Exercise objective: Output each line of the data word for word, from the first through the line that holds "export SYNTH_HDL_FRONTEND = slang", and leave off whatever follows.

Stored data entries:
===== config.mk =====
export PLATFORM = sky130hd
export DESIGN_NAME = tagged_line_token_parser
export DESIGN_NICKNAME = d
export VERILOG_FILES = /design/src/sv/tlp_pkg.sv /design/src/sv/tlp_cfg_regs.sv /design/src/sv/tlp_parse_core.sv /design/src/sv/tlp_result_buf.sv /design/src/sv/tagged_line_token_parser.sv
export SDC_FILE = /design/constraint.sdc
export NUM_CORES = 1
export LEC_CHECK = 0
export BUFFER_PORTS_ARGS = -buffer_cell sky130_fd_sc_hd__buf_4
export CAP_MARGIN = 20
export CORE_MARGIN = 5
export CORE_UTILIZATION = 61
export DETAILED_ROUTE_END_ITERATION = 6
export PLACE_DENSITY = 0.84
export SKIP_LAST_GASP = 1
export SYNTH_ARGS = -nofsm -noshare
export SYNTH_HDL_FRONTEND = slang
export SYNTH_SLANG_ARGS = --single-unit

===== constraint.sdc =====
create_clock -name clk_i -period 8.8 [get_ports clk_i]
set_clock_uncertainty 0.2 [all_clocks]
set_input_delay 1.76 -clock clk_i [delete_from_list [all_inputs] [get_ports clk_i]]
set_output_delay 1.76 -clock clk_i [all_outputs]
set_load 0.005 [all_outputs]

Answer to the problem:
===== config.mk =====
export PLATFORM = sky130hd
export DESIGN_NAME = tagged_line_token_parser
export DESIGN_NICKNAME = d
export VERILOG_FILES = /design/src/sv/tlp_pkg.sv /design/src/sv/tlp_cfg_regs.sv /design/src/sv/tlp_parse_core.sv /design/src/sv/tlp_result_buf.sv /design/src/sv/tagged_line_token_parser.sv
export SDC_FILE = /design/constraint.sdc
export NUM_CORES = 1
export LEC_CHECK = 0
export BUFFER_PORTS_ARGS = -buffer_cell sky130_fd_sc_hd__buf_4
export CAP_MARGIN = 20
export CORE_MARGIN = 5
export CORE_UTILIZATION = 61
export DETAILED_ROUTE_END_ITERATION = 6
export PLACE_DENSITY = 0.84
export SKIP_LAST_GASP = 1
export SYNTH_ARGS = -nofsm -noshare
export SYNTH_HDL_FRONTEND = slang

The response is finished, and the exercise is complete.